Task instructions — Note each line of the entries that includes "hold". Then copy those lines.
-- The data follows --
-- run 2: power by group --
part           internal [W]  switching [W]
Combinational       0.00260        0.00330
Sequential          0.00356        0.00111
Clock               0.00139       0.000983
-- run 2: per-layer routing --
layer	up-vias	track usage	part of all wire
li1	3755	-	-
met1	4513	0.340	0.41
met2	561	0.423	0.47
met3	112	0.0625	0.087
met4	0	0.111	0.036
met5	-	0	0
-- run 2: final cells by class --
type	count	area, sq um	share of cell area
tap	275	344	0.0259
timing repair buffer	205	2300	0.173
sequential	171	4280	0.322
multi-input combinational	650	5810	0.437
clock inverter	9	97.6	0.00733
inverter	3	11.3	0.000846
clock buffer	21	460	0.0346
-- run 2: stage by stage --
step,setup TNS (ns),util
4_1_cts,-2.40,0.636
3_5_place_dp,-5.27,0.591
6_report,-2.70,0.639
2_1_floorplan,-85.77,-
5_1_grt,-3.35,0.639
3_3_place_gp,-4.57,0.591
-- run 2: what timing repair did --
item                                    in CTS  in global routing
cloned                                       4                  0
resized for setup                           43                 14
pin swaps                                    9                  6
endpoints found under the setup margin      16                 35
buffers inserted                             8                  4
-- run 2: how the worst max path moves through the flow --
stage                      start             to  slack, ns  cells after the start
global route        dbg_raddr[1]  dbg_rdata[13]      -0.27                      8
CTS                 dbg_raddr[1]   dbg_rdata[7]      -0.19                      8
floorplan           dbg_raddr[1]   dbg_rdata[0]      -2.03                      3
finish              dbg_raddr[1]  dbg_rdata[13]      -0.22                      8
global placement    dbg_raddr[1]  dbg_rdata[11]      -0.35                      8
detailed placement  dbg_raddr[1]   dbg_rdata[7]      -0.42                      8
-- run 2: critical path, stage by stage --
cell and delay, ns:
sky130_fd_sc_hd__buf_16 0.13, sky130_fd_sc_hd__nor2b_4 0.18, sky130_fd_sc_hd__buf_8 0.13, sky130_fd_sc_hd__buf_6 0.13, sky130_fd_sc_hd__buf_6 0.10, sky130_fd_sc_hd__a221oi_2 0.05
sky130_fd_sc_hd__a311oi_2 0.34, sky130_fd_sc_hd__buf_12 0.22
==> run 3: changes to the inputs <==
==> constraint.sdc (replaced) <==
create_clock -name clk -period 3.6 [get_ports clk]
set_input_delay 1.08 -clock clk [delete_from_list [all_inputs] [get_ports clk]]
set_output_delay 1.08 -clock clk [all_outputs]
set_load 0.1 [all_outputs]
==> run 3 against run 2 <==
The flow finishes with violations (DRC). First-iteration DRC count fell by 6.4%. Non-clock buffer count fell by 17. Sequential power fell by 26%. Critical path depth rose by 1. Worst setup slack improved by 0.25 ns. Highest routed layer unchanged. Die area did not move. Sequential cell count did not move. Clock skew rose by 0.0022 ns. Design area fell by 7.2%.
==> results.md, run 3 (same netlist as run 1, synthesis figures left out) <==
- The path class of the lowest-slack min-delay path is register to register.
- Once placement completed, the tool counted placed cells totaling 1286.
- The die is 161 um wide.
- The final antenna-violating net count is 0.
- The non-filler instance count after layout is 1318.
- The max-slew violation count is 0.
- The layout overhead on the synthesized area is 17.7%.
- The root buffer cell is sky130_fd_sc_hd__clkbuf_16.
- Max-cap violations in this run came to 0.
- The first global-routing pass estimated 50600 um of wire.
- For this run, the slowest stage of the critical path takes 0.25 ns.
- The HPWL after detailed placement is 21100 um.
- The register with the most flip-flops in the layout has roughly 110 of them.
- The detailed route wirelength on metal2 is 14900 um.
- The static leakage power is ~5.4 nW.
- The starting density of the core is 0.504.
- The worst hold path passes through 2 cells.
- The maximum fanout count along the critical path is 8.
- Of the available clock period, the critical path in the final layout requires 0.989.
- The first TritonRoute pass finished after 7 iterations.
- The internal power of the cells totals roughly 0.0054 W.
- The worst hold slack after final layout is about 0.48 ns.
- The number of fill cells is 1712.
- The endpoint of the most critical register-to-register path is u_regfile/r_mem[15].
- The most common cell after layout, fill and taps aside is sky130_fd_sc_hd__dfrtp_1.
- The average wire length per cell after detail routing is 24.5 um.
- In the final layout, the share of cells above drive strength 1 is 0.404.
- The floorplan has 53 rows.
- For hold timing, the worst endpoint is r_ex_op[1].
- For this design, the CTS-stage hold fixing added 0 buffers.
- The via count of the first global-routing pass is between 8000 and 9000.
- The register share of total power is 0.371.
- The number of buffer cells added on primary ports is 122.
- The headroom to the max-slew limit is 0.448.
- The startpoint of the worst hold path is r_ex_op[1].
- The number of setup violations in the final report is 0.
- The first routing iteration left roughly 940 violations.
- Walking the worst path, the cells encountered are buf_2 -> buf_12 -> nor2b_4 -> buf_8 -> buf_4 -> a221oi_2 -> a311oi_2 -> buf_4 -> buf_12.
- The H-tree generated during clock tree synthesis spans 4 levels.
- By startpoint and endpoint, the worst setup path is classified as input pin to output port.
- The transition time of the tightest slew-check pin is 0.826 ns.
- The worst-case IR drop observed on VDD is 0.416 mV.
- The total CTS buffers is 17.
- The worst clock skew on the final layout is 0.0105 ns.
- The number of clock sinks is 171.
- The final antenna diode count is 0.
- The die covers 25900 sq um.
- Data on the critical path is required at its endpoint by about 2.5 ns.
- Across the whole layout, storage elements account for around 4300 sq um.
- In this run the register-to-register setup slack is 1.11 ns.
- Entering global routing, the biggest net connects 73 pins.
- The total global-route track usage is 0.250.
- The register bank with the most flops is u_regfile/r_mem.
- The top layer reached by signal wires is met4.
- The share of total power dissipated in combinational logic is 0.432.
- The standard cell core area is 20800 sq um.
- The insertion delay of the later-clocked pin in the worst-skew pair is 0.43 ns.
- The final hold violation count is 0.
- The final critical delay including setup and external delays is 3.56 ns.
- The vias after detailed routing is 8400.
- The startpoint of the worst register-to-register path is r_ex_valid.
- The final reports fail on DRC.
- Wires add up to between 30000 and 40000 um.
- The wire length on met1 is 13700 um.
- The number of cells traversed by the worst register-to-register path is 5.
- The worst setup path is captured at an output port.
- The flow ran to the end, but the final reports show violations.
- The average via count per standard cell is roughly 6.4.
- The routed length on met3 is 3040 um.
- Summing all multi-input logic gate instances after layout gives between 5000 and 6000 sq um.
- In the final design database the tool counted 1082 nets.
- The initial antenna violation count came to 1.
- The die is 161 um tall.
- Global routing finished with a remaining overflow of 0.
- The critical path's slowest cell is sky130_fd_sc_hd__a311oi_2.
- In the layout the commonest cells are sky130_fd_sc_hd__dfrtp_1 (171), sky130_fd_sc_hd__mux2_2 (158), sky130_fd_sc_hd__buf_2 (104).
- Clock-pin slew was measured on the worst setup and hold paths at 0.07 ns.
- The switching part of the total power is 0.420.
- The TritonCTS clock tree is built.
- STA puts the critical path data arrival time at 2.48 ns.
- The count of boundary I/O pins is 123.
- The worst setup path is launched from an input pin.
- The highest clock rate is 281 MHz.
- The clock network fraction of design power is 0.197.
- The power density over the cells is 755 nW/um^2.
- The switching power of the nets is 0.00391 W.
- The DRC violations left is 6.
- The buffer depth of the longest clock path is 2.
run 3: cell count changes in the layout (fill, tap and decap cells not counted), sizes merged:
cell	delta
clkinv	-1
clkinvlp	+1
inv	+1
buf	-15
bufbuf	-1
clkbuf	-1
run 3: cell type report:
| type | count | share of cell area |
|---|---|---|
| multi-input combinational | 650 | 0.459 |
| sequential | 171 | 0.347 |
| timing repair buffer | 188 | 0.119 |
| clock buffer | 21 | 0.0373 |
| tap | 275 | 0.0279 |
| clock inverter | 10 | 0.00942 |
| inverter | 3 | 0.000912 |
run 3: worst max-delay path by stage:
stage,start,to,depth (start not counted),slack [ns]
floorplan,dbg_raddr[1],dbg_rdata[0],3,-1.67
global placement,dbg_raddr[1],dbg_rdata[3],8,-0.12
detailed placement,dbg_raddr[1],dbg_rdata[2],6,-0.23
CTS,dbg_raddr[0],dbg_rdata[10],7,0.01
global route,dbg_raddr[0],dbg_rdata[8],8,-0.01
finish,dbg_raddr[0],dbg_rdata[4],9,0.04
-- The data concluded --
Result of the task —
- The worst hold path passes through 2 cells.
- The worst hold slack after final layout is about 0.48 ns.
- For hold timing, the worst endpoint is r_ex_op[1].
- For this design, the CTS-stage hold fixing added 0 buffers.
- The startpoint of the worst hold path is r_ex_op[1].
- The final hold violation count is 0.
- Clock-pin slew was measured on the worst setup and hold paths at 0.07 ns.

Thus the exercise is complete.